Reliability Implementation Plan

Traditionally, reliability efforts have been implemented as programs. Various reliability concepts such as predictive maintenance, planning and scheduling, etc., have been applied as stand-alone programs or projects. All of the programs are elements needed to support the reliability model. Each will have an impact on the manufacturing output. However, universal organization support is difficult to achieve from the operational partners. They do not always see the immediate value, as manufacturing output may not significantly change.

The philosophy for Eli Lilly’s implementation plan was to have each site focus on improving the reliability of an asset or line that was impacting the site’s performance. By targeting chronic failures and the weaknesses limiting manufacturing output, significant improvements can be made. The organization is focused on the important and urgent issues. Employees have a higher sense of value by working on critical issues, and the plant’s net output increases. The reliability professional earns the credibility to continue the reliability journey.

Eli Lilly operates more than 20 manufacturing sites around the world. All of the sites are at different places in their reliability journey. Each site also has cultural or organizational differences. The implementation plan is not a one-size-fits-all approach. Instead, flexibility was built in the rollout plan to allow for sites to adjust the concepts to fit their business needs. The reliability book provided the framework for the sites to build their program.

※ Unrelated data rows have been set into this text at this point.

===== src/hdl/linear_charge_sequencer.v =====
`timescale 1ns/1ps
`include "charge_seq_map.vh"

module linear_charge_sequencer (
  input  wire       clock_i,
  input  wire       rst_i,
  input  wire       vin_above_loop_i,
  input  wire       vin_above_sleep_i,
  input  wire       vin_below_ovp_i,
  input  wire       charge_enable_n_i,
  input  wire       charge_inhibit_i,
  input  wire       vbat_above_trickle_exit_i,
  input  wire       vbat_above_precharge_exit_i,
  input  wire       vbat_below_recharge_i,
  input  wire       vbat_below_uv_i,
  input  wire       cv_loop_active_i,
  input  wire       fast_charge_current_below_term_i,
  input  wire       input_loop_active_i,
  input  wire       system_loop_active_i,
  input  wire       thermal_reg_active_i,
  input  wire       thermistor_fault_i,
  input  wire       battery_only_i,
  input  wire       overcurrent_i,
  input  wire       ship_mode_i,
  input  wire       wake_request_i,
  input  wire       i2c_activity_i,
  input  wire       wdog_kick_i,
  input  wire [1:0] wdog_sel_i,
  input  wire [1:0] term_threshold_sel_i,
  input  wire [6:0] battery_reg_voltage_i,
  input  wire [9:0] safety_minutes_i,
  output reg        battery_switch_on_o,
  output reg  [2:0] charge_phase_o,
  output reg  [1:0] term_pct_sel_o,
  output reg        current_reduced_o,
  output reg  [6:0] vreg_target_o,
  output reg        charge_done_o,
  output reg        safety_fault_o,
  output reg        ovp_fault_o,
  output reg        sleep_o,
  output reg        ship_exit_o,
  output reg        ocp_recovering_o,
  output reg        ocp_retry_ok_o,
  output reg        thermistor_sense_en_o,
  output reg        wdog_expired_o,
  output reg        i2c_reset_o
);

  // Phase encodings, also visible on charge_phase_o
  localparam [2:0] ST_IDLE    = 3'h0;
  localparam [2:0] ST_TRICKLE = 3'h1;
  localparam [2:0] ST_PRECHG  = 3'h2;
  localparam [2:0] ST_FAST    = 3'h3;
  localparam [2:0] ST_DONE    = 3'h4;
  localparam [2:0] ST_FAULT   = 3'h5;

  // Derived counts, all from the 1 us or 1 ms ticks
  localparam [19:0] SLEEP_DGL = `SLEEP_DGL_US;
  localparam [19:0] BATTERY_UNDERVOLTAGE_LEVEL_DGL = `BATTERY_UNDERVOLTAGE_LEVEL_DGL_US;
  localparam [19:0] OVPZ_DGL  = `OVPZ_DGL_MS;
  localparam [19:0] WAKE_MIN  = `VIN_WAKE_MS;
  localparam [19:0] SHIP_WAKE = `SHIP_WAKE_MS;
  localparam [11:0] REC_SC    = `REC_SC_MS;
  localparam [11:0] RETRY_SC  = `RETRY_SC_MS;
  localparam [7:0]  TS_ON     = `TS_ON_MS;
  localparam [7:0]  TS_OFF    = `TS_OFF_MS;
  localparam [8:0]  I2C_IDLE  = `I2C_IDLE_MS;
  localparam [17:0] WDOG_S    = `WDOG_SHORT_S * 1000;
  localparam [17:0] WDOG_L    = `WDOG_LONG_S * 1000;

  wire us_tick;
  wire ms_tick;
  wire ovp_ok_dg;
  wire sleep_dg;
  wire uv_dg;
  wire vin_stable;
  wire wake_dg;

  tick_gen u_tick (
    .clock_i   (clock_i),
    .rst_i     (rst_i),
    .us_tick_o (us_tick),
    .ms_tick_o (ms_tick)
  );

  // Overvoltage blocks at once; its clear needs 30 ms of falling input
  reg        ovp_q;
  reg [19:0] ovp_cnt_q;
  always @(posedge clock_i) begin
    if (rst_i) begin
      ovp_q     <= 1'b0;
      ovp_cnt_q <= 20'h00000;
    end else if (!vin_below_ovp_i) begin
      ovp_q     <= 1'b1;
      ovp_cnt_q <= 20'h00000;
    end else if (ovp_q && ms_tick) begin
      if (ovp_cnt_q >= OVPZ_DGL - 20'h00001) begin
        ovp_q     <= 1'b0;
        ovp_cnt_q <= 20'h00000;
      end else begin
        ovp_cnt_q <= ovp_cnt_q + 20'h00001;
      end
    end
  end
  assign ovp_ok_dg = vin_below_ovp_i & ~ovp_q;

  // Sleep condition must persist 64 us
  deglitch #(.LEN(SLEEP_DGL)) u_sleep (
    .clock_i (clock_i),
    .rst_i   (rst_i),
    .tick_i  (us_tick),
    .level_i (~vin_above_sleep_i),
    .level_o (sleep_dg)
  );

  // Undervoltage must persist 60 us before the switch opens
  deglitch #(.LEN(BATTERY_UNDERVOLTAGE_LEVEL_DGL)) u_uv (
    .clock_i (clock_i),
    .rst_i   (rst_i),
    .tick_i  (us_tick),
    .level_i (vbat_below_uv_i),
    .level_o (uv_dg)
  );

  // Input must be present 10 ms for ship exit
  deglitch #(.LEN(WAKE_MIN)) u_vin_wake (
    .clock_i (clock_i),
    .rst_i   (rst_i),
    .tick_i  (ms_tick),
    .level_i (vin_above_sleep_i),
    .level_o (vin_stable)
  );

  // Wake request qualified by 2 s
  deglitch #(.LEN(SHIP_WAKE)) u_ship_wake (
    .clock_i (clock_i),
    .rst_i   (rst_i),
    .tick_i  (ms_tick),
    .level_i (wake_request_i),
    .level_o (wake_dg)
  );

  // Input qualification and charge permission
  wire vin_valid = vin_above_loop_i & ~sleep_dg & ovp_ok_dg;
  wire permit    = vin_valid & ~charge_enable_n_i & ~charge_inhibit_i;
  wire loops_reduce = input_loop_active_i | system_loop_active_i | thermal_reg_active_i;
  wire term_enabled = (term_threshold_sel_i != `TERM_SEL_OFF);
  wire term_hit = cv_loop_active_i & ~loops_reduce & fast_charge_current_below_term_i & term_enabled;

  // Safety budget in ms: fast limit and precharge quarter
  wire [25:0] fast_budget = {16'h0000, safety_minutes_i} * 26'h000EA60;
  wire [25:0] pre_budget  = fast_budget >> `PRECHG_SHIFT;

  reg [2:0]  state_q;
  reg [2:0]  state_d;
  reg [25:0] safety_cnt_q;
  reg [25:0] pre_cnt_q;

  // Phase selection
  always @* begin
    state_d = state_q;
    case (state_q)
      ST_IDLE: begin
        if (permit) begin
          if (!vbat_above_trickle_exit_i) begin
            state_d = ST_TRICKLE;
          end else if (!vbat_above_precharge_exit_i) begin
            state_d = ST_PRECHG;
          end else begin
            state_d = ST_FAST;
          end
        end
      end
      ST_TRICKLE: begin
        if (vbat_above_trickle_exit_i) begin
          state_d = ST_PRECHG;
        end
      end
      ST_PRECHG: begin
        if (vbat_above_precharge_exit_i) begin
          state_d = ST_FAST;
        end
      end
      ST_FAST: begin
        if (term_hit) begin
          state_d = ST_DONE;
        end
      end
      ST_DONE: begin
        if (vbat_below_recharge_i) begin
          state_d = ST_IDLE;
        end
      end
      ST_FAULT: begin
        state_d = ST_FAULT;
      end
      default: begin
        state_d = ST_IDLE;
      end
    endcase
    // Precharge budget exhausted in trickle or precharge
    if ((state_q == ST_TRICKLE || state_q == ST_PRECHG) && pre_cnt_q >= pre_budget) begin
      state_d = ST_FAULT;
    end
    if (state_q == ST_FAST && safety_cnt_q >= fast_budget) begin
      state_d = ST_FAULT;
    end
    // Losing permission drops to idle except from done; fault held until input removal
    if (!permit && state_q != ST_FAULT && state_q != ST_DONE) begin
      state_d = ST_IDLE;
    end
    if (state_q == ST_FAULT && !vin_valid) begin
      state_d = ST_IDLE;
    end
  end

  // Phase register and safety timers; recharge restarts both timers
  always @(posedge clock_i) begin
    if (rst_i) begin
      state_q      <= ST_IDLE;
      safety_cnt_q <= 26'h0000000;
      pre_cnt_q    <= 26'h0000000;
    end else begin
      state_q <= state_d;
      if (state_q == ST_IDLE || state_q == ST_DONE) begin
        safety_cnt_q <= 26'h0000000;
        pre_cnt_q    <= 26'h0000000;
      end else if (ms_tick) begin
        safety_cnt_q <= safety_cnt_q + 26'h0000001;
        if (state_q == ST_TRICKLE || state_q == ST_PRECHG) begin
          pre_cnt_q <= pre_cnt_q + 26'h0000001;
        end
      end
    end
  end

  // Charge outputs; regulation target clamp
  always @(posedge clock_i) begin
    if (rst_i) begin
      battery_switch_on_o <= 1'b0;
      charge_phase_o      <= ST_IDLE;
      term_pct_sel_o      <= `TERM_SEL_OFF;
      current_reduced_o   <= 1'b0;
      vreg_target_o       <= 7'h00;
      charge_done_o       <= 1'b0;
      safety_fault_o      <= 1'b0;
    end else begin
      // Switch stays open in done, fault, idle and deglitched undervoltage
      battery_switch_on_o <= permit & ~uv_dg & (state_d == ST_TRICKLE || state_d == ST_PRECHG
                             || state_d == ST_FAST);
      charge_phase_o    <= state_d;
      term_pct_sel_o    <= term_threshold_sel_i;
      current_reduced_o <= thermistor_fault_i | loops_reduce;
      if (battery_reg_voltage_i > `VREG_CODE_MAX) begin
        vreg_target_o <= `VREG_CODE_MAX;
      end else begin
        vreg_target_o <= battery_reg_voltage_i;
      end
      // Done flag held until a new cycle begins
      if (state_d == ST_DONE) begin
        charge_done_o <= 1'b1;
      end else if (state_d != ST_IDLE) begin
        charge_done_o <= 1'b0;
      end
      safety_fault_o <= (state_d == ST_FAULT);
    end
  end

  // Input supervision and ship exit
  always @(posedge clock_i) begin
    if (rst_i) begin
      ovp_fault_o <= 1'b0;
      sleep_o     <= 1'b0;
      ship_exit_o <= 1'b0;
    end else begin
      ovp_fault_o <= ~ovp_ok_dg;
      sleep_o     <= sleep_dg;
      ship_exit_o <= ship_mode_i & (vin_stable | wake_dg);
    end
  end

  // Overcurrent recovery wait and retry window, both in ms
  reg [11:0] rec_cnt_q;
  reg [11:0] retry_cnt_q;
  always @(posedge clock_i) begin
    if (rst_i) begin
      rec_cnt_q        <= 12'h000;
      retry_cnt_q      <= 12'h000;
      ocp_recovering_o <= 1'b0;
      ocp_retry_ok_o   <= 1'b1;
    end else begin
      if (overcurrent_i) begin
        rec_cnt_q        <= REC_SC;
        ocp_recovering_o <= 1'b1;
        if (retry_cnt_q == 12'h000) begin
          retry_cnt_q    <= RETRY_SC;
          ocp_retry_ok_o <= 1'b0;
        end
      end else if (ms_tick) begin
        if (rec_cnt_q != 12'h000) begin
          rec_cnt_q <= rec_cnt_q - 12'h001;
        end
        ocp_recovering_o <= (rec_cnt_q > 12'h001);
        if (retry_cnt_q != 12'h000) begin
          retry_cnt_q <= retry_cnt_q - 12'h001;
        end
        ocp_retry_ok_o <= (retry_cnt_q <= 12'h001);
      end
    end
  end

  // Thermistor duty cycle, battery-only mode; always on otherwise
  reg [7:0] ts_cnt_q;
  reg       ts_on_q;
  always @(posedge clock_i) begin
    if (rst_i) begin
      ts_cnt_q              <= 8'h00;
      ts_on_q               <= 1'b1;
      thermistor_sense_en_o <= 1'b1;
    end else begin
      if (!battery_only_i) begin
        ts_cnt_q <= 8'h00;
        ts_on_q  <= 1'b1;
      end else if (ms_tick) begin
        if (ts_on_q && ts_cnt_q >= TS_ON - 8'h01) begin
          ts_on_q  <= 1'b0;
          ts_cnt_q <= 8'h00;
        end else if (!ts_on_q && ts_cnt_q >= TS_OFF - 8'h01) begin
          ts_on_q  <= 1'b1;
          ts_cnt_q <= 8'h00;
        end else begin
          ts_cnt_q <= ts_cnt_q + 8'h01;
        end
      end
      thermistor_sense_en_o <= ~battery_only_i | ts_on_q;
    end
  end

  // Watchdog and interface idle timers; a kick or traffic restarts them
  reg [17:0] wdog_cnt_q;
  reg [8:0]  idle_cnt_q;
  wire       wdog_off = (wdog_sel_i != `WDOG_SEL_40S) && (wdog_sel_i != `WDOG_SEL_160S);
  wire [17:0] wdog_lim = (wdog_sel_i == `WDOG_SEL_40S) ? WDOG_S : WDOG_L;
  always @(posedge clock_i) begin
    if (rst_i) begin
      wdog_cnt_q     <= 18'h00000;
      idle_cnt_q     <= 9'h000;
      wdog_expired_o <= 1'b0;
      i2c_reset_o    <= 1'b0;
    end else begin
      wdog_expired_o <= 1'b0;
      i2c_reset_o    <= 1'b0;
      if (wdog_kick_i || wdog_off) begin
        wdog_cnt_q <= 18'h00000;
      end else if (ms_tick) begin
        if (wdog_cnt_q >= wdog_lim - 18'h00001) begin
          wdog_cnt_q     <= 18'h00000;
          wdog_expired_o <= 1'b1;
        end else begin
          wdog_cnt_q <= wdog_cnt_q + 18'h00001;
        end
      end
      if (i2c_activity_i) begin
        idle_cnt_q <= 9'h000;
      end else if (ms_tick) begin
        if (idle_cnt_q >= I2C_IDLE - 9'h001) begin
          idle_cnt_q  <= 9'h000;
          i2c_reset_o <= 1'b1;
        end else begin
          idle_cnt_q <= idle_cnt_q + 9'h001;
        end
      end
    end
  end

endmodule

For 2013, each manufacturing site was asked to perform the following:

  • Name a reliability champion from the management ranks to be the site champion and point of contact.
  • Determine the site’s 2013 reliability plan, including a reliability- improvement project on a troublesome asset based on any combination of the three metrics discussed earlier, and a training plan involving the three reliability courses and a subset of the site personnel.
  • Measure downtime on a 24-hours-a-day/seven-days-a-week basis and categorize into Pareto charts.
  • Participate in global reliability forums.

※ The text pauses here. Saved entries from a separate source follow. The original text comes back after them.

[src/core/spm_map.svh]
`ifndef SPM_MAP_SVH
`define SPM_MAP_SVH
// Register byte offsets on the APB
`define SPM_CTRL_OFS 8'h00
`define SPM_RATE_OFS 8'h04
`define SPM_TXDATA_OFS 8'h08
`define SPM_RXDATA_OFS 8'h0C
`define SPM_PINS_OFS 8'h10
`define SPM_STATUS_OFS 8'h14
`define SPM_NOTIFY_OFS 8'h18
`define SPM_NPORT_OFS 8'h1C
// Control register field positions
`define SPM_CTRL_PROG 0
`define SPM_CTRL_DHCP 1
`define SPM_CTRL_RM_LO 2
`define SPM_CTRL_CM_LO 4
`define SPM_CTRL_HS 6
`define SPM_CTRL_IF_LO 7
`define SPM_CTRL_TRM 9
`define SPM_CTRL_SE 10
`define SPM_CTRL_LEN8 11
`define SPM_CTRL_PAR_LO 12
`define SPM_CTRL_INV 15
`define SPM_CTRL_NB_LO 16
// Reset values: routing mode, 8 bits, no parity, board-level sense
`define SPM_CTRL_RST 22'h00_0800
`define SPM_NPORT_RST 16'h0000
// Timing: clock rate and line rates in bits per second
`define SPM_CLK_HZ 40000000
`define SPM_MAX_BPS 115200
`define SPM_DFLT_BPS 9600
// Shortest bit period rounds up, so the top rate is never exceeded
`define SPM_MIN_DIV ((`SPM_CLK_HZ + `SPM_MAX_BPS - 1) / `SPM_MAX_BPS)
`define SPM_DFLT_DIV (`SPM_CLK_HZ / `SPM_DFLT_BPS)
// Character that counts as an escape while the port is closed
`define SPM_ESC_CHAR 8'h1B
`endif

[src/core/spm_pkg.sv]
package spm_pkg;
  typedef enum logic [1:0] {
    SPM_RM_SERVER = 2'b00,
    SPM_RM_SRVCLI = 2'b01,
    SPM_RM_CLIENT = 2'b10
  } spm_route_t;
  typedef enum logic [2:0] {
    SPM_PAR_NONE = 3'b000,
    SPM_PAR_EVEN = 3'b001,
    SPM_PAR_ODD = 3'b010,
    SPM_PAR_MARK = 3'b011,
    SPM_PAR_SPACE = 3'b100
  } spm_parity_t;
  typedef enum logic [1:0] {
    SPM_TX_IDLE = 2'b00,
    SPM_TX_SHIFT = 2'b01
  } spm_tx_state_t;
  typedef enum logic [1:0] {
    SPM_RX_IDLE = 2'b00,
    SPM_RX_START = 2'b01,
    SPM_RX_DATA = 2'b10,
    SPM_RX_STOP = 2'b11
  } spm_rx_state_t;
endpackage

The sites have responded well to this plan. Several have already completed their reliability-improvement project and are demonstrating improved performance of the asset or line. All sites are in various stages of training, and many people outside of engineering and maintenance are talking about reliability as a part of their normal job functions.

Keep in mind that reliability is an outcome. It is more than maintenance. It is the result of how equipment is selected, installed, operated, serviced and improved. The consequence of all this activity is the probability that the equipment or systems will perform their designed functions correctly when needed.

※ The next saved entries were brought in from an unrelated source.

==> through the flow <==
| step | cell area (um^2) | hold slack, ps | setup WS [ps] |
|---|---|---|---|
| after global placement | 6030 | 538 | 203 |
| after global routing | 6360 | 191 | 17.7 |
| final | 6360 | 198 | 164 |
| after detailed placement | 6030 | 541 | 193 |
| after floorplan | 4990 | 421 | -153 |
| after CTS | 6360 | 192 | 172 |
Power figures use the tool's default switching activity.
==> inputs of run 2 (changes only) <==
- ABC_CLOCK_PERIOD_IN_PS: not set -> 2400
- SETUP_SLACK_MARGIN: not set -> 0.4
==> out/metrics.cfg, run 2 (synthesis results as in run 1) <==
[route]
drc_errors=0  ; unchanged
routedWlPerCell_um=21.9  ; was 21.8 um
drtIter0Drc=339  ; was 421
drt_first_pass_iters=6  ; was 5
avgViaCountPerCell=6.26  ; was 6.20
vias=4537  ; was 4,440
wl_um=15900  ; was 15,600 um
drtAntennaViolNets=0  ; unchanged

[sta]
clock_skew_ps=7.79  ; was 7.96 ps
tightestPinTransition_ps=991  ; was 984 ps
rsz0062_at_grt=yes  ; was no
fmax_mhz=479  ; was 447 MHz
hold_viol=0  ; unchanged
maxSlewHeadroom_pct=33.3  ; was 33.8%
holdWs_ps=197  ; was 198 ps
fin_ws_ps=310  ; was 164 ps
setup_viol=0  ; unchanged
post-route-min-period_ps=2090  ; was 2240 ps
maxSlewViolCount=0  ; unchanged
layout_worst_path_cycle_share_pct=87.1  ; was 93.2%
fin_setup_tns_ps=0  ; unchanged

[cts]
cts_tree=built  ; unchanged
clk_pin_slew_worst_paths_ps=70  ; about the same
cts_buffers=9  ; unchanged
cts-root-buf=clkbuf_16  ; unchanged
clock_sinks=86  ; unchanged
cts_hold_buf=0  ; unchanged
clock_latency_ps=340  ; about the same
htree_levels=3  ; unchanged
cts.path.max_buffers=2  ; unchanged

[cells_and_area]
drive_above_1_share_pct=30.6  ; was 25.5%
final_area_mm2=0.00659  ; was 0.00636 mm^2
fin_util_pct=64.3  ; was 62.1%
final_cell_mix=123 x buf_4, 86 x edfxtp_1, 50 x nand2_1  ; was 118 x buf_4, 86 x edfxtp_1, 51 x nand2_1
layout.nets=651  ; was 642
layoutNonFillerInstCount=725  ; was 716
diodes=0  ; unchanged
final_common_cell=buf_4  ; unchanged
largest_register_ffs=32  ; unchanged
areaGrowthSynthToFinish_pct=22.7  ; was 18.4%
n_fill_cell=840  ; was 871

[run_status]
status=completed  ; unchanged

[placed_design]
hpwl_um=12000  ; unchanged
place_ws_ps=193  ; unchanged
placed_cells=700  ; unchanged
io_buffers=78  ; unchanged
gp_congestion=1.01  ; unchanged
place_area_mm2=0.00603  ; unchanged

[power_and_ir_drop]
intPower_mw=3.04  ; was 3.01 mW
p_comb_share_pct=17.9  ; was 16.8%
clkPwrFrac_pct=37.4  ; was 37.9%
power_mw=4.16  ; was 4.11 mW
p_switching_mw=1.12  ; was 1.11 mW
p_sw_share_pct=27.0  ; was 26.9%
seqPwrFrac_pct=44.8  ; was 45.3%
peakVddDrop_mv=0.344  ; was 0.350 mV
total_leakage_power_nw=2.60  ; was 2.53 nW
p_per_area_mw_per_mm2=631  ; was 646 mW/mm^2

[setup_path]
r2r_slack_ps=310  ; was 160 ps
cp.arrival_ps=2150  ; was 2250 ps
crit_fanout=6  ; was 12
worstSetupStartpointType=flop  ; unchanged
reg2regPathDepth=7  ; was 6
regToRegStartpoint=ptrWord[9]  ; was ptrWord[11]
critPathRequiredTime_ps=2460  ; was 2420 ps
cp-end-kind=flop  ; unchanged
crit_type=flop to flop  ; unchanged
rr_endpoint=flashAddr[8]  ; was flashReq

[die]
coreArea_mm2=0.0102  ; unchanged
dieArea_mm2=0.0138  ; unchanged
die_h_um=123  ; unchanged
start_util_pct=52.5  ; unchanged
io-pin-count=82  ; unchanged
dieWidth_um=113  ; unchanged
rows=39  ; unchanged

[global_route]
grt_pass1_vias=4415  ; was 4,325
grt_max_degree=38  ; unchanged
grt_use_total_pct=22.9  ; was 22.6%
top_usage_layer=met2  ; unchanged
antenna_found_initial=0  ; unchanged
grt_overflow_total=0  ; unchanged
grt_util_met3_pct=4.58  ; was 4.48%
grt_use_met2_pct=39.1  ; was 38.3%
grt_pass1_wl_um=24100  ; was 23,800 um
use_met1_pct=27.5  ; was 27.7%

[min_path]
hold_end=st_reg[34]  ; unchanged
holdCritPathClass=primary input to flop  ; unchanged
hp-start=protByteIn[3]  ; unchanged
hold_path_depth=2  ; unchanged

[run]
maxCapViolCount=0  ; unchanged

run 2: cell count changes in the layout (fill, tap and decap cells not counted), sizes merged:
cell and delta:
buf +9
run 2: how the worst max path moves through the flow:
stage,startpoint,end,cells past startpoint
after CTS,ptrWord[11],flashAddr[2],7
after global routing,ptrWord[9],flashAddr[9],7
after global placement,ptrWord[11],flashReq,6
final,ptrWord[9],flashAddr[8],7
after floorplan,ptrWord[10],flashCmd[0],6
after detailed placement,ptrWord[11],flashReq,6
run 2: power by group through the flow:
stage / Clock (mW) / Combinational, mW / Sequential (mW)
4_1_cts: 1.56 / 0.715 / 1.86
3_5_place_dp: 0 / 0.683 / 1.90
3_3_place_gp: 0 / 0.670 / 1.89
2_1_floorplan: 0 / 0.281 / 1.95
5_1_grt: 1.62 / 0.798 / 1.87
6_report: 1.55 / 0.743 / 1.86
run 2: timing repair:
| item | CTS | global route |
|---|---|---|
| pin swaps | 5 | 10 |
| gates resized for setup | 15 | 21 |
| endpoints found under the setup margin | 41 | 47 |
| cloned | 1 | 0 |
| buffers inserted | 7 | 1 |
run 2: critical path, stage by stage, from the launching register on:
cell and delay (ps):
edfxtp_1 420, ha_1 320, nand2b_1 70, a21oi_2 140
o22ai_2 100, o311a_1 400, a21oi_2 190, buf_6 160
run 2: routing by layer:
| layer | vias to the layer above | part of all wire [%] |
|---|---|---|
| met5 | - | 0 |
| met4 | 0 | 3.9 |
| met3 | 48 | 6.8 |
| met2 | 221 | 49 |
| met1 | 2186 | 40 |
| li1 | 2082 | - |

Changing the culture means eventually changing everyone. Most organizations have previously been successful with a reactive culture. The reactive culture is natural and normal to many people. However, the changing business environment means that your assets must produce more cost-effective, high-quality products. It will take significant leadership and management energy to change the culture from its formerly successful reactive culture to a proactive culture. Remember, the ability to improve long-term reliability business practices will be earned through sustainable manufacturing output improvements.

About Eli Lilly

Eli Lilly and Co. was founded in 1876 by a pharmaceutical chemist and Civil War veteran, Colonel Eli Lilly. The company is based in Indianapolis and markets products in 125 countries around the world. Lilly has 38,000 employees and sales of $22.6 billion in 2012. It is the 10th largest pharmaceutical company in the world. Lilly owns and operates more than 20 manufacturing sites in 13 countries. Lilly’s business units are divided among bio-medicines, diabetes, animal health and oncology. However, each business unit has three major activities, including discovery (finding and testing new medicines), sales and marketing (informing and selling the medicine), and manufacturing (making and packaging the medicine).